• TASK INSTRUCTIONS: Among the entries below, find the lines with "else" and copy them.
[[ RECORDS SHOWN open ]]
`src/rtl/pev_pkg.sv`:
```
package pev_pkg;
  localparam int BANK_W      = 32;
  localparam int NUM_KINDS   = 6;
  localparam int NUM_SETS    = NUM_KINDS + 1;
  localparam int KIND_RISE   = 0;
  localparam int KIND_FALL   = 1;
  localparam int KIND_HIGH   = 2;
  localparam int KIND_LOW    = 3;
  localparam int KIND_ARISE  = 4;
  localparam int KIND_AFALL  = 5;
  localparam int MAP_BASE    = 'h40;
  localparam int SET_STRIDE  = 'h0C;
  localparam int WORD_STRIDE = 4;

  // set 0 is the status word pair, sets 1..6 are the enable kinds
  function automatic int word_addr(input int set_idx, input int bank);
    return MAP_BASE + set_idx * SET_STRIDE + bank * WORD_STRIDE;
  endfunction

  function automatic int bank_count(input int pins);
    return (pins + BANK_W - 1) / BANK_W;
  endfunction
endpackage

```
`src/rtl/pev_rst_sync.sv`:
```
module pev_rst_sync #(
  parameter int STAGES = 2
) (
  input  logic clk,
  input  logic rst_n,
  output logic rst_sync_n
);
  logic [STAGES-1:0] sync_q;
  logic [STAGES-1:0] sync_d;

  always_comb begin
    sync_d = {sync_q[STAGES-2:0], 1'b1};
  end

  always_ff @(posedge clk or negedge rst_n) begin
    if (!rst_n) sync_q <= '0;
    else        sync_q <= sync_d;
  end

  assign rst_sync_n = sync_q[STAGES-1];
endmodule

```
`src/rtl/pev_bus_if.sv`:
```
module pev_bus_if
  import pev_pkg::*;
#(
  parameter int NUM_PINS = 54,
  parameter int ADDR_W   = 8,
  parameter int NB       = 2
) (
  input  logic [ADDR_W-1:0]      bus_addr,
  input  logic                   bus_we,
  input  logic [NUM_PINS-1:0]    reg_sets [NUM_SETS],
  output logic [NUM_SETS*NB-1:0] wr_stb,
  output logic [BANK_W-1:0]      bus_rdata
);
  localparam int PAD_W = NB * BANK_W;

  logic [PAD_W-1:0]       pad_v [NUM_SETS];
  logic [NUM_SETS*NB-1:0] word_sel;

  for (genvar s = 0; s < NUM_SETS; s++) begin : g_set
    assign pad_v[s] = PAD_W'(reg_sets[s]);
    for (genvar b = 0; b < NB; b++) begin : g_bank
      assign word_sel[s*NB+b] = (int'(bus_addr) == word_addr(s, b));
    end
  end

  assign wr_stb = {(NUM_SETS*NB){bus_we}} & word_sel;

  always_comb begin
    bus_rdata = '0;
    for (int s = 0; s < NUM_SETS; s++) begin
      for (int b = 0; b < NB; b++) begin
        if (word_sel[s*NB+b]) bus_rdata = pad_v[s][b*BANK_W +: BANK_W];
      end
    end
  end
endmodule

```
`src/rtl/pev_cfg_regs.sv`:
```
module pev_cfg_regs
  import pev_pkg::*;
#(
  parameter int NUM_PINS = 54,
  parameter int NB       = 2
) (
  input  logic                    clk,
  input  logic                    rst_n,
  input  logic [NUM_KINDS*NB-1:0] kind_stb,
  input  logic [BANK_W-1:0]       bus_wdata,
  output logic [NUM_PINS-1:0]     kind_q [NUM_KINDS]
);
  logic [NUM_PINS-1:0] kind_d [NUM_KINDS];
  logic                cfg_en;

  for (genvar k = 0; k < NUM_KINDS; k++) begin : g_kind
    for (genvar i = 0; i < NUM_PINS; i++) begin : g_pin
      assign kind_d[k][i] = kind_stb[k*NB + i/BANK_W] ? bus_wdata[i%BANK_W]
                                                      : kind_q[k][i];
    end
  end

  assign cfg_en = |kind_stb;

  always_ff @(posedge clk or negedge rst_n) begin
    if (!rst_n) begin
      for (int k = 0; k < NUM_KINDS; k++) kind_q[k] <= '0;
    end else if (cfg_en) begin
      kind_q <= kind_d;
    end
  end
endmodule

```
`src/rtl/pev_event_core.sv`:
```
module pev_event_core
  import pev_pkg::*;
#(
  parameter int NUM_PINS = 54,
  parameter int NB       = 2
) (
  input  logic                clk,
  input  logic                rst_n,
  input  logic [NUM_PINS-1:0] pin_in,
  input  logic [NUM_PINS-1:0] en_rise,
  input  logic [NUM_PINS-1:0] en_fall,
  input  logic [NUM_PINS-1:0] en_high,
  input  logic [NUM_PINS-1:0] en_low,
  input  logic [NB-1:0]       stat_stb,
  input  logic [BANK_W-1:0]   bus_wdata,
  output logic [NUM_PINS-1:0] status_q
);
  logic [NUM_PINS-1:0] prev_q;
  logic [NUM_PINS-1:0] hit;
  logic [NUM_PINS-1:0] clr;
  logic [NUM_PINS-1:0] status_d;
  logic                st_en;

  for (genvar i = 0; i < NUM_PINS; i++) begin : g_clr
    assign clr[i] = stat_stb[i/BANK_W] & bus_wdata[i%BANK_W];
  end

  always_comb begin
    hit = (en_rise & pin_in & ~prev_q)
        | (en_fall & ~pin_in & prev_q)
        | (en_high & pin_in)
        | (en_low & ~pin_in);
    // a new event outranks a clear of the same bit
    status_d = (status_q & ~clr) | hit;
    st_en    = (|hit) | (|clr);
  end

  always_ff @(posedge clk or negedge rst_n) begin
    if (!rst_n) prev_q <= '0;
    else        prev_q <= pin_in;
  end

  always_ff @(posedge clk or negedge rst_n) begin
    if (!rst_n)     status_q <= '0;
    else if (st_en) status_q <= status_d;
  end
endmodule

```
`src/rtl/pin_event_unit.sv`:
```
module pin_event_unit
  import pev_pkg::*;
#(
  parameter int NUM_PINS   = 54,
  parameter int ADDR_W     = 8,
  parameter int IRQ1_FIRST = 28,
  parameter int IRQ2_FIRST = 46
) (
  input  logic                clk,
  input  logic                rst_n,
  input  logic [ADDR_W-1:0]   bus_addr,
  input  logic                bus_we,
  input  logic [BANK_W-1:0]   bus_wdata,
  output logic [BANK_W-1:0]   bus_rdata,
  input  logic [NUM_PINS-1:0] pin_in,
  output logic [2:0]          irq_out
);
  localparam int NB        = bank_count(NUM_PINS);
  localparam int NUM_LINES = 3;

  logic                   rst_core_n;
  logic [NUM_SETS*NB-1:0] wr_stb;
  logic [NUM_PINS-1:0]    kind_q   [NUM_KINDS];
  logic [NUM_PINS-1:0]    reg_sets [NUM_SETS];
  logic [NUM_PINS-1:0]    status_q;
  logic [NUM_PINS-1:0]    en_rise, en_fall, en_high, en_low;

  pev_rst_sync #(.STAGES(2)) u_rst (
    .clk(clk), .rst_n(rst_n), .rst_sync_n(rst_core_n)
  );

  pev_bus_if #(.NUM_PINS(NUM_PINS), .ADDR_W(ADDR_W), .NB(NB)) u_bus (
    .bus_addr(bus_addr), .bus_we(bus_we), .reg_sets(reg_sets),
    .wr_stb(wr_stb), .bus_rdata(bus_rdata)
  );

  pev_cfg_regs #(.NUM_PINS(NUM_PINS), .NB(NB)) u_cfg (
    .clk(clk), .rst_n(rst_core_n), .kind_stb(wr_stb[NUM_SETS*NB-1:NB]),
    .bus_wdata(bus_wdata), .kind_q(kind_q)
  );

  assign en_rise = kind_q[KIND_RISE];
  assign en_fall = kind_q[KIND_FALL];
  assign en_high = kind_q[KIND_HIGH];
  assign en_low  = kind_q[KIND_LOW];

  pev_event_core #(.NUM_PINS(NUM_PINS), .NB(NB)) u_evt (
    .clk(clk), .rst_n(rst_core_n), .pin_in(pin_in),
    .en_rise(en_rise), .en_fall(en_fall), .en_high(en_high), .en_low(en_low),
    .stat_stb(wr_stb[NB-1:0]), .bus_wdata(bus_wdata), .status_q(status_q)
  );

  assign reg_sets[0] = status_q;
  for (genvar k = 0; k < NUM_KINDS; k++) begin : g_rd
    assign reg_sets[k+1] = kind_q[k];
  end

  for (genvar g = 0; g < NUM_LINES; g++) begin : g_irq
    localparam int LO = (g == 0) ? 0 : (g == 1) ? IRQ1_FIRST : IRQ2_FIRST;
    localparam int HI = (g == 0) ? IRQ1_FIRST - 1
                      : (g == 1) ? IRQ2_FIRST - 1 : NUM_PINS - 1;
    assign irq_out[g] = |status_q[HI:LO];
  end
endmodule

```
[[ RECORDS SHOWN closed ]]
• TASK RESULT:
    else        sync_q <= sync_d;
    end else if (cfg_en) begin
    else        prev_q <= pin_in;
    else if (st_en) status_q <= status_d;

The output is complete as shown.